The Guardian newspaper reported U.S. diplomats are “seeking to eliminate the word ‘gender’ from U.N. human rights documents, most often replacing it with ‘woman,’ apparently as part of the Trump administration’s campaign to define transgender people out of existence.”
The Guardian reported U.S. diplomats who attended recent U.N. meetings “have been pushing for the rewriting of General Assembly policy statements to remove what the administration argues is vague and politically correct language, reflecting what it sees as an ‘ideology’ of treating gender as an individual choice rather than an unchangeable biological fact.” The Guardian article also noted a proposal to replace “gender-based violence” with the phrase “violence against women” in a human trafficking proposal that Germany and Philippines introduced this month.

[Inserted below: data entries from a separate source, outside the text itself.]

## config.mk

```make
export PLATFORM = sky130hd
export DESIGN_NAME = ftt_ctrl
export DESIGN_NICKNAME = d
export VERILOG_FILES = /design/src/rtl/four_way_transposition_table_core_macros.svh /design/src/rtl/ftt_pkg.sv /design/src/rtl/ftt_ctrl.sv
export SDC_FILE = /design/constraint.sdc
export NUM_CORES = 1
export LEC_CHECK = 0
export BUFFER_PORTS_ARGS = -buffer_cell sky130_fd_sc_hd__buf_2
export CAP_MARGIN = 20
export CORE_AREA = 2 2 39 41
export DETAILED_ROUTE_END_ITERATION = 12
export DIE_AREA = 0 0 41 43
export GPL_TIMING_DRIVEN = 0
export HOLD_SLACK_MARGIN = 0.02
export PLACE_DENSITY_LB_ADDON = 0.15
export SLEW_MARGIN = 10
export SYNTH_ARGS = -nofsm -noshare
export SYNTH_HDL_FRONTEND = slang
export SYNTH_SLANG_ARGS = --single-unit
```

## constraint.sdc

```tcl
create_clock -name clk -period 0.9 [get_ports clk]
set_input_delay 0.09 -clock clk [delete_from_list [all_inputs] [get_ports clk]]
set_output_delay 0.09 -clock clk [all_outputs]
set_load 0.1 [all_outputs]
```
### src/hw/rtl/relr_front.sv
// ----------------------------------------------------------------------------
// relr_front: word classifier
// Turns each packed word into a run (start offset and slot bitmap), keeps the
// running slot offset and drops empty bitmaps.
// ----------------------------------------------------------------------------
module relr_front import relr_pkg::*; (
  input  logic       clk_i,
  input  logic       rst_ni,
  relr_in_if.sink    in_i,
  input  logic       full_i,
  output relr_push_t push_o
);

  logic [WordW-1:0] next_slot_q, next_slot_d;
  logic             accept;
  relr_entry_t      entry;

  assign in_i.ready = ~full_i;
  assign accept     = in_i.valid & ~full_i;

  // classify: offset entry is a one-slot run at the offset itself
  always_comb begin
    if (!in_i.packed_word[0]) begin
      entry.start = in_i.packed_word;
      entry.bits  = BitmapW'(1);
      next_slot_d = in_i.packed_word + SlotBytes;
    end else begin
      entry.start = next_slot_q;
      entry.bits  = in_i.packed_word[WordW-1:1];
      next_slot_d = next_slot_q + RunBytes;
    end
    if (in_i.table_end) begin
      next_slot_d = '0;
    end
  end

  // only runs with at least one slot go to the queue
  assign push_o.valid = accept & (|entry.bits);
  assign push_o.entry = entry;

  // running slot offset
  always_ff @(posedge clk_i or negedge rst_ni) begin
    if (!rst_ni) begin
      next_slot_q <= '0;
    end else if (accept) begin
      next_slot_q <= next_slot_d;
    end
  end

endmodule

“In no way is the United States attempting to exclude the protection of transgendered persons, or protection of any person, in any U.N. resolution,” a State Department spokesperson told the Washington Blade.
“When certain parts of resolutions explicitly refer to issues affecting ‘women and girls,’ our negotiators have suggested in several instances to change ‘gender’ to ‘women’ and/or ‘women and girls’ to make the resolutions clearer, more specific, more accurate, and in our view, stronger in the administration’s efforts to empower women and girls,” added the spokesperson.

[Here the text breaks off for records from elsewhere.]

==> src/rtl/core/cease_pkg.sv <==
// Shared types and constants for the cubic ease-out scroll animator.
// No dependencies; used by the channel interfaces, the arithmetic unit and the top level.
package cease_pkg;

  localparam int unsigned LAYERS_DEF     = 8;
  localparam int unsigned MAX_FRAMES_DEF = 255;

  localparam int unsigned LAYER_W = 3;
  localparam int unsigned COORD_W = 16;
  localparam int unsigned FRAME_W = 8;
  localparam int unsigned DELTA_W = COORD_W + 1;
  localparam int unsigned OPA_W   = 3 * FRAME_W;
  localparam int unsigned OPB_W   = COORD_W;
  localparam int unsigned QUO_W   = COORD_W;
  localparam int unsigned PROD_W  = OPA_W + OPB_W;

  typedef enum logic [1:0] {
    CMD_START_ABS = 2'd0,
    CMD_START_REL = 2'd1,
    CMD_TICK      = 2'd2
  } cmd_e;

  typedef enum logic [1:0] {
    UOP_IDLE,
    UOP_MUL,
    UOP_DIV_LOAD,
    UOP_DIV_STEP
  } uop_e;

  typedef struct packed {
    uop_e             op;
    logic [OPA_W-1:0] opa;
    logic [OPB_W-1:0] opb;
  } unit_ctrl_t;

  typedef struct packed {
    logic [PROD_W-1:0] prod;
    logic [QUO_W-1:0]  quo;
  } unit_stat_t;

endpackage
===== src/rtl/lmsd_pkg.sv =====
// ----------------------------------------------------------------------------
// LED matrix scan driver package
// Geometry constants, derived widths, command, operation and state codes,
// and the structs that join the controller to the datapath.
// ----------------------------------------------------------------------------
package lmsd_pkg;

   localparam int ROWS    = 16;
   localparam int COLUMNS = 16;
   localparam int PANELS  = 6;

   localparam int SUBPIX = COLUMNS * 3;
   localparam int CELLS  = ROWS * SUBPIX;
   localparam int SUB_W  = $clog2(SUBPIX);
   localparam int CELL_W = (CELLS > 1) ? $clog2(CELLS) : 1;

   // fixed field widths of the ports and the phase counter
   localparam int CMD_W    = 2;
   localparam int PANEL_W  = 3;
   localparam int COORD_W  = 4;
   localparam int SERIAL_W = 6;
   localparam int ROW_W    = 4;
   localparam int PHASE_W  = 4;

   localparam int PHASE_MOD = 9;

   typedef logic [PANELS-1:0]   panel_vec_type;
   typedef logic [SUB_W-1:0]    sub_type;
   typedef logic [CELL_W-1:0]   cell_addr_type;
   typedef logic [ROW_W-1:0]    row_type;
   typedef logic [PHASE_W-1:0]  phase_type;
   typedef logic [SERIAL_W-1:0] serial_type;
   typedef logic [5:0]          x3_type;

   localparam panel_vec_type PANEL_MASK = '1;

   typedef enum logic [CMD_W-1:0] {
      CMD_SET   = 2'd0,
      CMD_CLEAR = 2'd1,
      CMD_SCAN  = 2'd2,
      CMD_NONE  = 2'd3
   } cmd_type;

   typedef enum logic [2:0] {
      OP_INIT,
      OP_SET,
      OP_CLEAR,
      OP_SCAN,
      OP_COPY,
      OP_LATCH
   } op_type;

   typedef enum logic [2:0] {
      ST_INIT,
      ST_IDLE,
      ST_SET,
      ST_CLEAR,
      ST_SCAN,
      ST_LATCH,
      ST_COPY
   } state_type;

   typedef struct packed {
      logic   load;
      op_type op;
      logic   issue;
      logic   latch_go;
   } ctrl_cmd_type;

   typedef struct packed {
      logic last_issue;
      logic set_ok;
      logic clear_ok;
      logic wrap;
      logic s1_busy;
   } dp_status_type;

endpackage


===== src/rtl/lmsd_ctrl.sv =====
// ----------------------------------------------------------------------------
// LED matrix scan driver controller
// Sequences the init pass, pixel writes, panel clears, row scans and the
// store copy that follows the last row.
// ----------------------------------------------------------------------------
module lmsd_ctrl (
   input  logic                    clock,
   input  logic                    reset,
   input  logic                    start,
   input  lmsd_pkg::cmd_type       req_cmd,
   input  lmsd_pkg::dp_status_type status,
   output lmsd_pkg::ctrl_cmd_type  cmd,
   output logic                    busy
);

   lmsd_pkg::state_type state_ff, state_in;
   logic                accept;

   assign busy   = (state_ff != lmsd_pkg::ST_IDLE) || status.s1_busy;
   assign accept = start && !busy;

   always_ff @(posedge clock) begin
      if (reset) begin
         state_ff <= lmsd_pkg::ST_INIT;
      end else begin
         state_ff <= state_in;
      end
   end

   always_comb begin
      state_in = state_ff;
      case (state_ff)
         lmsd_pkg::ST_INIT, lmsd_pkg::ST_SET, lmsd_pkg::ST_CLEAR, lmsd_pkg::ST_COPY: begin
            if (status.last_issue) begin
               state_in = lmsd_pkg::ST_IDLE;
            end
         end
         lmsd_pkg::ST_IDLE: begin
            if (accept) begin
               case (req_cmd)
                  lmsd_pkg::CMD_SET: begin
                     if (status.set_ok) begin
                        state_in = lmsd_pkg::ST_SET;
                     end
                  end
                  lmsd_pkg::CMD_CLEAR: begin
                     if (status.clear_ok) begin
                        state_in = lmsd_pkg::ST_CLEAR;
                     end
                  end
                  lmsd_pkg::CMD_SCAN: state_in = lmsd_pkg::ST_SCAN;
                  default:            state_in = lmsd_pkg::ST_IDLE;
               endcase
            end
         end
         lmsd_pkg::ST_SCAN: begin
            if (status.last_issue) begin
               state_in = lmsd_pkg::ST_LATCH;
            end
         end
         lmsd_pkg::ST_LATCH: begin
            state_in = status.wrap ? lmsd_pkg::ST_COPY : lmsd_pkg::ST_IDLE;
         end
         default: state_in = lmsd_pkg::ST_IDLE;
      endcase
   end

   always_comb begin
      cmd.load     = 1'b0;
      cmd.op       = lmsd_pkg::OP_SCAN;
      cmd.issue    = 1'b0;
      cmd.latch_go = 1'b0;
      case (state_ff)
         lmsd_pkg::ST_INIT, lmsd_pkg::ST_SET, lmsd_pkg::ST_CLEAR,
         lmsd_pkg::ST_SCAN, lmsd_pkg::ST_COPY: begin
            cmd.issue = 1'b1;
         end
         lmsd_pkg::ST_IDLE: begin
            cmd.load = accept;
            case (req_cmd)
               lmsd_pkg::CMD_SET:   cmd.op = lmsd_pkg::OP_SET;
               lmsd_pkg::CMD_CLEAR: cmd.op = lmsd_pkg::OP_CLEAR;
               default:             cmd.op = lmsd_pkg::OP_SCAN;
            endcase
         end
         lmsd_pkg::ST_LATCH: begin
            cmd.latch_go = 1'b1;
            // arm the draw-to-display copy after the last row
            cmd.load     = status.wrap;
            cmd.op       = lmsd_pkg::OP_COPY;
         end
         default: begin
            cmd.load = 1'b0;
         end
      endcase
   end

endmodule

The Guardian published its article less than a week after the New York Times reported the Trump administration has proposed the removal of trans people from the definition of “sex” under federal civil rights law.
The U.S. in September 2017 voted against a U.N. Human Rights Council resolution that included a provision condemning the death penalty for those found guilty of committing consensual same-sex sexual acts. An American official told the Blade the U.S. supported language in the resolution “against the discriminatory use of the death penalty based on an individual’s sexual orientation or gender identity, while requesting changes to make the larger resolution in accordance with U.S. law” that says the death penalty is legal.
The U.S., along with France and Brazil, last fall successfully blocked efforts to remove a reference to discrimination that includes sexual orientation from an Olympics resolution at the U.N. Two openly gay men — Richard Grenell and Randy Berry — are currently U.S. ambassadors to Germany and Nepal respectively.
Activists in the U.S. and around the world nevertheless remain highly critical of the Trump administration’s overall domestic and foreign policy, which includes a 2017 executive order that restored a ban on federal funding of overseas groups that provide abortion and related information. The U.S. in June withdrew from the U.N. Human Rights Council.
“This administration is against discrimination of any kind and is committed to inclusive, non-discriminatory and integrated international development,” the State Department spokesperson told the Blade. “That commitment is driven by the understanding that discrimination can and does affect a broad and diverse range of people, including LGBTI persons.”